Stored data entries
────

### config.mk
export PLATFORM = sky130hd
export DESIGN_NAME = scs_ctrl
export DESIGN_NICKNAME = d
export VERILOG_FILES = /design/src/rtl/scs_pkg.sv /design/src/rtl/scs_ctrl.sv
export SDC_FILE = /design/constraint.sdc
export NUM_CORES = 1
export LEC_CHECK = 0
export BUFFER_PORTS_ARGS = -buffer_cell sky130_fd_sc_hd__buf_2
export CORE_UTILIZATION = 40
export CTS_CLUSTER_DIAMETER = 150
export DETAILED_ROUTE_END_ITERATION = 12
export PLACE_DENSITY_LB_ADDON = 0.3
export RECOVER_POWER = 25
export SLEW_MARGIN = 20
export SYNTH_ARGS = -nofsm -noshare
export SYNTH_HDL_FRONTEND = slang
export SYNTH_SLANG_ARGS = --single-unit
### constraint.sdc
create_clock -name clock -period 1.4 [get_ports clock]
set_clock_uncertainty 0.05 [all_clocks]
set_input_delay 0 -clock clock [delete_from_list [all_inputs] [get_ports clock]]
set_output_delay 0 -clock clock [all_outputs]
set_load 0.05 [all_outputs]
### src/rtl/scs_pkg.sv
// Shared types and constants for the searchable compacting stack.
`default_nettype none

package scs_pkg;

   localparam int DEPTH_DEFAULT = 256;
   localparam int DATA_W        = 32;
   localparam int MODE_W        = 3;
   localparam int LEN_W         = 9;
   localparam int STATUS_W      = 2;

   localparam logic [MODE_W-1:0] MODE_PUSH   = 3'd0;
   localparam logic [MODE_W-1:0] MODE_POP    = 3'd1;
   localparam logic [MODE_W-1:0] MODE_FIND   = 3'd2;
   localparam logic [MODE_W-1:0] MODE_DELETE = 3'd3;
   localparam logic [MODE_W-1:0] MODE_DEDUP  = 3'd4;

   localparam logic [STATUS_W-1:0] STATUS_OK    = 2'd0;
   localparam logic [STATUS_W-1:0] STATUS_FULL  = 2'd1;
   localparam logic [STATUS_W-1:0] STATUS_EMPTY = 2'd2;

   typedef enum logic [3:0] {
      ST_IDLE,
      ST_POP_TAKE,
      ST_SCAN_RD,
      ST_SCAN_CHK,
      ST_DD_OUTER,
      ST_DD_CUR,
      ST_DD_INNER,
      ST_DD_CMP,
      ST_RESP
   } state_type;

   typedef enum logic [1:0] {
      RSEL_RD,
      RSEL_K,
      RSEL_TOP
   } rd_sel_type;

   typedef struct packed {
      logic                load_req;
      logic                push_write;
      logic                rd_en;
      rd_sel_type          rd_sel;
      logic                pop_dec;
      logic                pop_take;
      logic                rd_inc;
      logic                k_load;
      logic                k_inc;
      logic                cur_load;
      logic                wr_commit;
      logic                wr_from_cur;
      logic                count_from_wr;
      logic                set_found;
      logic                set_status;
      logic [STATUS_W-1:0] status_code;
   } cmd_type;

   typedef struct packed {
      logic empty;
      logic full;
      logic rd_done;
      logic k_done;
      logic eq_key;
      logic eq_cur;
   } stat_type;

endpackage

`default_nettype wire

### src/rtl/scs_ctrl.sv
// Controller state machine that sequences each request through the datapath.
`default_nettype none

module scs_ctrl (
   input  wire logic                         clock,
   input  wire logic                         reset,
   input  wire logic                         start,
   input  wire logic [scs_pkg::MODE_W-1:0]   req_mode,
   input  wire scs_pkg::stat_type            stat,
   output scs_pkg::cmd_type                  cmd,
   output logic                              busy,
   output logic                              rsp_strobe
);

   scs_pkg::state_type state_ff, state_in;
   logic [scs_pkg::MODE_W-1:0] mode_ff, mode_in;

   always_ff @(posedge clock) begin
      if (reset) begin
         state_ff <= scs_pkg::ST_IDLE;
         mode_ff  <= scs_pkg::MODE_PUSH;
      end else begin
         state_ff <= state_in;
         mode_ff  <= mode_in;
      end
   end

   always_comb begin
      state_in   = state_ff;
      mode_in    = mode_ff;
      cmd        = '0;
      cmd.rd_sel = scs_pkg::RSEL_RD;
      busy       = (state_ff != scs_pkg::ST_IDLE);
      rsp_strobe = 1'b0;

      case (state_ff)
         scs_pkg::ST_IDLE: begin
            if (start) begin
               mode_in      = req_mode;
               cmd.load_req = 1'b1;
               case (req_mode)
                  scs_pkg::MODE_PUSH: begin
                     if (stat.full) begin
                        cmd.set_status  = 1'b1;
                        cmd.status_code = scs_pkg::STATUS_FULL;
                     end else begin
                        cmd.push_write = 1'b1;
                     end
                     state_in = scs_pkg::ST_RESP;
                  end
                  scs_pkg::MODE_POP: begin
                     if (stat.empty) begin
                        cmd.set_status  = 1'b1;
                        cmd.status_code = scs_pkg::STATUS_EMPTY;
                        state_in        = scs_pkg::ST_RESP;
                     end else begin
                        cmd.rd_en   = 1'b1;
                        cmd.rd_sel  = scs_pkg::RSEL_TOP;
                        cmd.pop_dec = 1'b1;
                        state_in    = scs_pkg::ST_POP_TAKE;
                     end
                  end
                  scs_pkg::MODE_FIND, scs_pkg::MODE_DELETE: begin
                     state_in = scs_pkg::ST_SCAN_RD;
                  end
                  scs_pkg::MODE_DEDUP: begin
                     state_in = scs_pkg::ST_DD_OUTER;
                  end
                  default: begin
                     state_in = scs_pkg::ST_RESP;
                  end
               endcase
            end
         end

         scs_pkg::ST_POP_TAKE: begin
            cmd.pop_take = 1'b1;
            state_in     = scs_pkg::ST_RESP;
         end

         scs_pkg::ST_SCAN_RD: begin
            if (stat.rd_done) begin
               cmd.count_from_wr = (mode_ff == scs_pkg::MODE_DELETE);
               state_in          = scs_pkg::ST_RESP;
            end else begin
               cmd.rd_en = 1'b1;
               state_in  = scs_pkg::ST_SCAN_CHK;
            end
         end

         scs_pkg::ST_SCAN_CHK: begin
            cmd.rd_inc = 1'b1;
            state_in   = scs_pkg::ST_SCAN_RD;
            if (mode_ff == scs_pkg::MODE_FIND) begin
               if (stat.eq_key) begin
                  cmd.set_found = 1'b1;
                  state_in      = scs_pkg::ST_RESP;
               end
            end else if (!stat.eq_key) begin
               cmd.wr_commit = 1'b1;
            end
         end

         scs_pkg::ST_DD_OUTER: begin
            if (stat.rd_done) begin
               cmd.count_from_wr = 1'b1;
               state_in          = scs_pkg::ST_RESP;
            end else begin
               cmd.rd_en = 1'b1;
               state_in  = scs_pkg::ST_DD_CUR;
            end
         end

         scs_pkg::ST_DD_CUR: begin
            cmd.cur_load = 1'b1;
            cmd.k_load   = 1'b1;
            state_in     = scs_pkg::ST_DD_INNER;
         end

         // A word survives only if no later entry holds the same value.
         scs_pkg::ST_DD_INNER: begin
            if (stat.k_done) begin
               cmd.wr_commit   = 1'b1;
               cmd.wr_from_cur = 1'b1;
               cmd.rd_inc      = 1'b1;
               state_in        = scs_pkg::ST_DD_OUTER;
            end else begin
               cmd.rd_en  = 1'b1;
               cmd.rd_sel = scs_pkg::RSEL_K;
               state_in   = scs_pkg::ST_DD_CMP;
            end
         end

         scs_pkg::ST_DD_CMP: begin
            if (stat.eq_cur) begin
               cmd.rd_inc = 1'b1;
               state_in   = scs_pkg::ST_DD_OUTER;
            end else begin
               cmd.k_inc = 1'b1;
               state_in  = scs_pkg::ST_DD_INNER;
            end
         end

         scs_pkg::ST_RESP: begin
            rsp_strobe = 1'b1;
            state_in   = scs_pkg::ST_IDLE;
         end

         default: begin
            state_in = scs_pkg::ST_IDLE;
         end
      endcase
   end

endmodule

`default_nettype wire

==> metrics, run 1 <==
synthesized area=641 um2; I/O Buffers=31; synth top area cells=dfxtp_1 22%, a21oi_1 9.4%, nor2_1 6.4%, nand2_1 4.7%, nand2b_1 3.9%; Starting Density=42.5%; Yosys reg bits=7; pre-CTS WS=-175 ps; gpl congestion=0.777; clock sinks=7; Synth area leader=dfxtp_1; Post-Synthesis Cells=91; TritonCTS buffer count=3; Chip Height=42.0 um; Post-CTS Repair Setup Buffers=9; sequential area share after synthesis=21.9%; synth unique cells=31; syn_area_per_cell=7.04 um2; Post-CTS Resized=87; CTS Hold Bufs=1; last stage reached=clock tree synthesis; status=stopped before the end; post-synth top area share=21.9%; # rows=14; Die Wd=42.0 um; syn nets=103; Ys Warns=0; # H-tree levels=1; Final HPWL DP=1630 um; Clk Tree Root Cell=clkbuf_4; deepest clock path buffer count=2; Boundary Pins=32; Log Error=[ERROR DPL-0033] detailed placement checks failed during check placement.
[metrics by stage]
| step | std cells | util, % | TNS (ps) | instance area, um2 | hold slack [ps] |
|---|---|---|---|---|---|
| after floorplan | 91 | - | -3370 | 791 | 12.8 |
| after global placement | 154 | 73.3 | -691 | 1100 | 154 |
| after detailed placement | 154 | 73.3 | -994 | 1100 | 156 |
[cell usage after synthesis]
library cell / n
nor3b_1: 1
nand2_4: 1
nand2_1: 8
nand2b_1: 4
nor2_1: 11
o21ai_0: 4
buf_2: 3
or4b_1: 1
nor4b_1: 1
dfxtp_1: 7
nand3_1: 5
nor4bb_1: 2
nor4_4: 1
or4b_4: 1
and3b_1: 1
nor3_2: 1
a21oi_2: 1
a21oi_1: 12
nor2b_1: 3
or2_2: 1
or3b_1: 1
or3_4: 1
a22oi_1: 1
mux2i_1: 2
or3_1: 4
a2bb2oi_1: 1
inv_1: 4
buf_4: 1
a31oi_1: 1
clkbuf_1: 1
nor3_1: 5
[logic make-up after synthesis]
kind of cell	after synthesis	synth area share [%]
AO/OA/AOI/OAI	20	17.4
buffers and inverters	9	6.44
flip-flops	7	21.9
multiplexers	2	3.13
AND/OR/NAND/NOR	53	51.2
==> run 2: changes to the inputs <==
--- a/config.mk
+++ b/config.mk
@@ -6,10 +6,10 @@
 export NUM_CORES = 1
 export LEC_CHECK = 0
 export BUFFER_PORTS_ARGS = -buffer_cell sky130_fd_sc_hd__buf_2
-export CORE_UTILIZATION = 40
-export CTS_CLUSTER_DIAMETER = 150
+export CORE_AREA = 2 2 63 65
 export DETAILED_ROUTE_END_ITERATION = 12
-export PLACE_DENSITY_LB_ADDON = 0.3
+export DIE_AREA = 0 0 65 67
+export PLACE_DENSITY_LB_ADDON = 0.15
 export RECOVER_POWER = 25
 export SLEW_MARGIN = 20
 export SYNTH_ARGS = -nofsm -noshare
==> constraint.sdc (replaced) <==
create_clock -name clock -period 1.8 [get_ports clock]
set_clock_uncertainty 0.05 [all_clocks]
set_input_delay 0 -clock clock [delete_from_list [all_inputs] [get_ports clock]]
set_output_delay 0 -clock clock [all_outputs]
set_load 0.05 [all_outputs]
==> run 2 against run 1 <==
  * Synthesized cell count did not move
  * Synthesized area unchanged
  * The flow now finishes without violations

────

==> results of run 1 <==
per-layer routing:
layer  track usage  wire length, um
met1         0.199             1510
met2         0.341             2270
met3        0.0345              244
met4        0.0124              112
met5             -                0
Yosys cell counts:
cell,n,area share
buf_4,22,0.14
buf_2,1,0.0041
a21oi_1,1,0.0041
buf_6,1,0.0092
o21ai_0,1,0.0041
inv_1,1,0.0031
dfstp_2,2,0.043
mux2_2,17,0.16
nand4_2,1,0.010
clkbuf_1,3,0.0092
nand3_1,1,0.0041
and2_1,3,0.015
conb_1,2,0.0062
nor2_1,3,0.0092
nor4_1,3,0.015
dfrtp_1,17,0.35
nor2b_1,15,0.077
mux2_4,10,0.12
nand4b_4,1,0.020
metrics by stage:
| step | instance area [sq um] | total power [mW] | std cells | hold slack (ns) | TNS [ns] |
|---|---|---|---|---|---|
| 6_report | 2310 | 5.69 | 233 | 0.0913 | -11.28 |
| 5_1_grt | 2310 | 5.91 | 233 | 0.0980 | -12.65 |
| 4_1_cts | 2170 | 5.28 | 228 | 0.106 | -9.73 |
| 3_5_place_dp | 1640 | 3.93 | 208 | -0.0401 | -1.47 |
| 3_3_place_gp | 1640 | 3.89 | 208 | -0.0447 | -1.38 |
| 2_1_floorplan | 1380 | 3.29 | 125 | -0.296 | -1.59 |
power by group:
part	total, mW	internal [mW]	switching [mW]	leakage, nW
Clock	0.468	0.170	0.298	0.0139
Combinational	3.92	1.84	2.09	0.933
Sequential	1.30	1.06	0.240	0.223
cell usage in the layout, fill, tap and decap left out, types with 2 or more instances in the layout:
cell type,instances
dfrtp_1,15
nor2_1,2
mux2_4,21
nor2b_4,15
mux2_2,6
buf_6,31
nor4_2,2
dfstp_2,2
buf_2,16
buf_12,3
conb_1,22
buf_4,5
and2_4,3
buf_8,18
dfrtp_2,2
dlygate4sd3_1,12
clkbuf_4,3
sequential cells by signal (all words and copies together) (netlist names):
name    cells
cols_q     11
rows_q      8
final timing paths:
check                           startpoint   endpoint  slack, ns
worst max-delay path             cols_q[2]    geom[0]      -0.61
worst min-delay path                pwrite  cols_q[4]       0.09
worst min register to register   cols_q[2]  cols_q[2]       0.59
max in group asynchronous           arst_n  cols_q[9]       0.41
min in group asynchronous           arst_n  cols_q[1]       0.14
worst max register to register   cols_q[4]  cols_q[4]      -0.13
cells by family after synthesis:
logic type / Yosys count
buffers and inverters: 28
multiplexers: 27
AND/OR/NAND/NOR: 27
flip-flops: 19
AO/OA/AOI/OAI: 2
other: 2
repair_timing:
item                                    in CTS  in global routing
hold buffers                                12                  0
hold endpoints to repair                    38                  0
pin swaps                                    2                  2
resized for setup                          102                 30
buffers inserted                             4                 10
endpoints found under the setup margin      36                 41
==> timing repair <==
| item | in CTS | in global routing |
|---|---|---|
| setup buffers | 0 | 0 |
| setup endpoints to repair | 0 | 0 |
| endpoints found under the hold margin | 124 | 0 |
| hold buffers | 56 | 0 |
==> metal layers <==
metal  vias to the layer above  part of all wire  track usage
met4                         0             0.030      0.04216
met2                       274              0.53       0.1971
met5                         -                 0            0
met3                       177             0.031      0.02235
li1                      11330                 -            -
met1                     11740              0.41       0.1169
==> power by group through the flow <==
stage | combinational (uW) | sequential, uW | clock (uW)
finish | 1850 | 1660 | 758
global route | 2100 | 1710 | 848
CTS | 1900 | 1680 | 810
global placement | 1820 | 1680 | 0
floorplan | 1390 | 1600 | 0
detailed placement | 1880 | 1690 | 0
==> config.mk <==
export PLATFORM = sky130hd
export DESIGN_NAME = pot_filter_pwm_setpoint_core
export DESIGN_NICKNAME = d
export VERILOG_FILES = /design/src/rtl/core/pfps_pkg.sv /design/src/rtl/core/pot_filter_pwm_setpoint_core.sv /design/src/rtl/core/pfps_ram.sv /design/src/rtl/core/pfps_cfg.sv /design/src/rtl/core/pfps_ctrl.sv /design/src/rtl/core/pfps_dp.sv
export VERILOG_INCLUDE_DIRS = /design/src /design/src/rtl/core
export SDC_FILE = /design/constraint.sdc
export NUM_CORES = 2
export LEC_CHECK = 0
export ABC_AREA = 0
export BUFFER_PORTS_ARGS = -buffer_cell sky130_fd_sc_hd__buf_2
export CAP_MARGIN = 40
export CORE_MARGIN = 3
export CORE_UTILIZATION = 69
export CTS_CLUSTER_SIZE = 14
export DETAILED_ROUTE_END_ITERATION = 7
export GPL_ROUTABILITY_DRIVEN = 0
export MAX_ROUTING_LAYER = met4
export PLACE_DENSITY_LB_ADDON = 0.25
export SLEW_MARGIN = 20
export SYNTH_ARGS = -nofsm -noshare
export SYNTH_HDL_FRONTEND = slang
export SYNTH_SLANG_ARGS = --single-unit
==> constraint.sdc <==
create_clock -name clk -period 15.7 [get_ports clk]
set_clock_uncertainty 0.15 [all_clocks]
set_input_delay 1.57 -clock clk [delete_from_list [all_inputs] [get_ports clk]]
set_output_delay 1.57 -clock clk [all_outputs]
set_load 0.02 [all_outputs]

────

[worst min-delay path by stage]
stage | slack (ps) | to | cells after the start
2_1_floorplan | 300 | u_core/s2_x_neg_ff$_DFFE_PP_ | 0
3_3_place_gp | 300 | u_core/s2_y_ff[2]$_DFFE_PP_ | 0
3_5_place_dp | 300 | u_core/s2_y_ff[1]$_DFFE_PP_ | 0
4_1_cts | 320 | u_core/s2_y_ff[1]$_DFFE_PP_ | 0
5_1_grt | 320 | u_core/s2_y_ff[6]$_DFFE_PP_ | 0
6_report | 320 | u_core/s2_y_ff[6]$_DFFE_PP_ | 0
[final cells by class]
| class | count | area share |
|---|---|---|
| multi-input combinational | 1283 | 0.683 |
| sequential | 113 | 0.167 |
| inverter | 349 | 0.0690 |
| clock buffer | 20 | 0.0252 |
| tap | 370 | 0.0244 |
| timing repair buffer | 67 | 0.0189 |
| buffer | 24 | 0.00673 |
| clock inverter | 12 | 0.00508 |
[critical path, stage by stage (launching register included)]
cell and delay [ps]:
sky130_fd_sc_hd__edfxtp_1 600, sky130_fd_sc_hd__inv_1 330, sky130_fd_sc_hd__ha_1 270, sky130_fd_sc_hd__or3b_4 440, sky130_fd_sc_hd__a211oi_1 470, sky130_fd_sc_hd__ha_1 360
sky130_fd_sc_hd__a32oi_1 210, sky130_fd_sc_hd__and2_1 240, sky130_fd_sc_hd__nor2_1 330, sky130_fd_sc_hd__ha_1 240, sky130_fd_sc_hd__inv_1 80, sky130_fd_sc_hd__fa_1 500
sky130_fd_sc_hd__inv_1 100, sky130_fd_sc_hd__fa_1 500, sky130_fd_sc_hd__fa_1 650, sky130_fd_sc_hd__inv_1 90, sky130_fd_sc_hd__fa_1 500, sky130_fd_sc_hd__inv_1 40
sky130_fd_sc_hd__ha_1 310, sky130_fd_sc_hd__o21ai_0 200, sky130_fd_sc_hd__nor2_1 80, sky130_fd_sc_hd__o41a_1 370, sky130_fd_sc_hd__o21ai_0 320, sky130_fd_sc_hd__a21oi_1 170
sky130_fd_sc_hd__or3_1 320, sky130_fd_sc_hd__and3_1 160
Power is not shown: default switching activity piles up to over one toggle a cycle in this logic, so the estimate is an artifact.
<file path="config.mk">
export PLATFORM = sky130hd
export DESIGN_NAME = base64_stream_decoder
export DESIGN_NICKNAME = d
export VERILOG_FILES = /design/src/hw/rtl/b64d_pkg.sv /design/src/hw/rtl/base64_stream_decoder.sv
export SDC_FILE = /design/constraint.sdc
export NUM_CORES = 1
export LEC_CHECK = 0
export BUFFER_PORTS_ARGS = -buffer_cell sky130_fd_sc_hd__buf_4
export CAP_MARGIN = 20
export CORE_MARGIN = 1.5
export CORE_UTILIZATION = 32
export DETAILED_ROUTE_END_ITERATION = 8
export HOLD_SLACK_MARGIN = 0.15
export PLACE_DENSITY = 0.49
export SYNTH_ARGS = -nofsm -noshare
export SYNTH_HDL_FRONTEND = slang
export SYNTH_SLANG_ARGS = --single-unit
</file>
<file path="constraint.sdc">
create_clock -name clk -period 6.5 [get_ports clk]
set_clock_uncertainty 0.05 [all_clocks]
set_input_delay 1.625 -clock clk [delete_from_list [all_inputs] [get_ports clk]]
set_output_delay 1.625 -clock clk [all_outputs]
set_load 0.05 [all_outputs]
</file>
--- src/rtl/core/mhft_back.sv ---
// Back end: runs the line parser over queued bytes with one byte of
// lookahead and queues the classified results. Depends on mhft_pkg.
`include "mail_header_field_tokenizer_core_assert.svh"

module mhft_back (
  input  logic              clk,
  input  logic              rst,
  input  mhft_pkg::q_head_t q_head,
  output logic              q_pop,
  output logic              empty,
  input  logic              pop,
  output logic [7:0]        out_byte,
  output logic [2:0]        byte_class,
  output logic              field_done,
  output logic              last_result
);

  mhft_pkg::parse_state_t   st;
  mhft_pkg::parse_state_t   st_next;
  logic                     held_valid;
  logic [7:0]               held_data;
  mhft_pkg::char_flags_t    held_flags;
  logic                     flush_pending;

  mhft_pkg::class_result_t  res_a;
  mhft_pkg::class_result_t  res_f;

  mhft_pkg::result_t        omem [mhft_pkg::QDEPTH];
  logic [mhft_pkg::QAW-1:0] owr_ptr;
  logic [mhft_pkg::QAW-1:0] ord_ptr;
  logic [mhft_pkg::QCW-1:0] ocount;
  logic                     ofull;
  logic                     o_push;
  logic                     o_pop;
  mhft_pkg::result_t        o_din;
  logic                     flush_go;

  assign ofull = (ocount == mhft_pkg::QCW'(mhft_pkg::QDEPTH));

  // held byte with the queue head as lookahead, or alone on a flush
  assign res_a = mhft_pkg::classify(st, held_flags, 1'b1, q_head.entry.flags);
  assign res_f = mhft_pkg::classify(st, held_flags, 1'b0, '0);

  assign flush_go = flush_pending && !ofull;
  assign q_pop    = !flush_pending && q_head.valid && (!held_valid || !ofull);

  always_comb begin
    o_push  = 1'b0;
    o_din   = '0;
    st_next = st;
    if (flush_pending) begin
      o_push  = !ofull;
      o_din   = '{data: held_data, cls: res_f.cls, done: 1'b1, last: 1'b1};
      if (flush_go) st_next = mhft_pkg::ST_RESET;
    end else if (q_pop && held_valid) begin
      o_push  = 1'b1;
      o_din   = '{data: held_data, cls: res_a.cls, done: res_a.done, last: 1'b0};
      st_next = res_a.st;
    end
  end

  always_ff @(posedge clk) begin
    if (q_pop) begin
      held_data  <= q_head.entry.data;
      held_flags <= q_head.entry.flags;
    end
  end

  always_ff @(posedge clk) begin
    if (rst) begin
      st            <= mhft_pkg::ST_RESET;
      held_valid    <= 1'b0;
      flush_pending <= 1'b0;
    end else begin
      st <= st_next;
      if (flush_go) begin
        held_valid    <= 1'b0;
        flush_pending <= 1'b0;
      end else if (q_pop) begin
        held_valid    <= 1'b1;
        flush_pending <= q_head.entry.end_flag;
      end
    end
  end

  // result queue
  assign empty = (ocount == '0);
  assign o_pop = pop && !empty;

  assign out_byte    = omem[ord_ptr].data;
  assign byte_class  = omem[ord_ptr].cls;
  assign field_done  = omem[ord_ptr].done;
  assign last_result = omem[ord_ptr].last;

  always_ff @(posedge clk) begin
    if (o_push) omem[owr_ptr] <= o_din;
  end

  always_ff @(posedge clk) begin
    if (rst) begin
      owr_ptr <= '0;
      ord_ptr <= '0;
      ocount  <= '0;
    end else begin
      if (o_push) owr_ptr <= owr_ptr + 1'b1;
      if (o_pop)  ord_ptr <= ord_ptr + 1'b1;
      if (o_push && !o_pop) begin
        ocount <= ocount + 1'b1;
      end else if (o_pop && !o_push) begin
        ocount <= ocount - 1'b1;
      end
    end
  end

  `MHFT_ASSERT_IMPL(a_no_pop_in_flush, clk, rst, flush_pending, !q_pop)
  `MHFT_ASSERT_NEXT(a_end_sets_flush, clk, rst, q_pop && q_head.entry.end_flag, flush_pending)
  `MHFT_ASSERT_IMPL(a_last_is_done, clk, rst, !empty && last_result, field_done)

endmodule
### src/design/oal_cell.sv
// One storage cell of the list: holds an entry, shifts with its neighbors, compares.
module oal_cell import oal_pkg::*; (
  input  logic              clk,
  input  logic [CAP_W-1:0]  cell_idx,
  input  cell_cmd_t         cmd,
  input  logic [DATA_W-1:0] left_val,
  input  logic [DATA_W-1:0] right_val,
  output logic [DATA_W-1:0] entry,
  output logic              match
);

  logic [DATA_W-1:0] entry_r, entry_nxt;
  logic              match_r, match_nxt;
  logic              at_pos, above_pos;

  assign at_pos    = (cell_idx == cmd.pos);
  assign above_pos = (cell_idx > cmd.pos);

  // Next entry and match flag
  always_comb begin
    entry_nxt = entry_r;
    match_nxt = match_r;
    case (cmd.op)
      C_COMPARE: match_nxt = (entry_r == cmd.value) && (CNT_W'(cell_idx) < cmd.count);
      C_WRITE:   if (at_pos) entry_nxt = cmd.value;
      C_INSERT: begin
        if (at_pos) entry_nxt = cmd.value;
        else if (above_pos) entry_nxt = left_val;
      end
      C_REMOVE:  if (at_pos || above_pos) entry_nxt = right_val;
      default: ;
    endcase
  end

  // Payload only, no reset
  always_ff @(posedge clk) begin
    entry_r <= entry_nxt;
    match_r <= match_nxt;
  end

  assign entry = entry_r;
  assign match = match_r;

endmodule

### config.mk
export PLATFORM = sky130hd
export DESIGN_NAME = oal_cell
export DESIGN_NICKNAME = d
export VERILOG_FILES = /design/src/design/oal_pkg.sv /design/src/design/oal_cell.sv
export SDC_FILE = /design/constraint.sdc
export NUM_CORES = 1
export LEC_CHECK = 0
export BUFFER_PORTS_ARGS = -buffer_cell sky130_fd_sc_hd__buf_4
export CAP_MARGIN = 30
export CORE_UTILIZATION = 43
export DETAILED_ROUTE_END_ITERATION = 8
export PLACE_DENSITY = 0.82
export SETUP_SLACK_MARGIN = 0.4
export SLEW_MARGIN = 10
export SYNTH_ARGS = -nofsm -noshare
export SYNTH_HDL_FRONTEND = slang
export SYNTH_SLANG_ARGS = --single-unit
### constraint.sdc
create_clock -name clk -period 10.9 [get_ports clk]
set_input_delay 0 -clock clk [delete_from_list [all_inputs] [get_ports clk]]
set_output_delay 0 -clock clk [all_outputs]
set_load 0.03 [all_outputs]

────

Could you return all lines from the records that include the word "under"?

endpoints found under the setup margin      36                 41
| endpoints found under the hold margin | 124 | 0 |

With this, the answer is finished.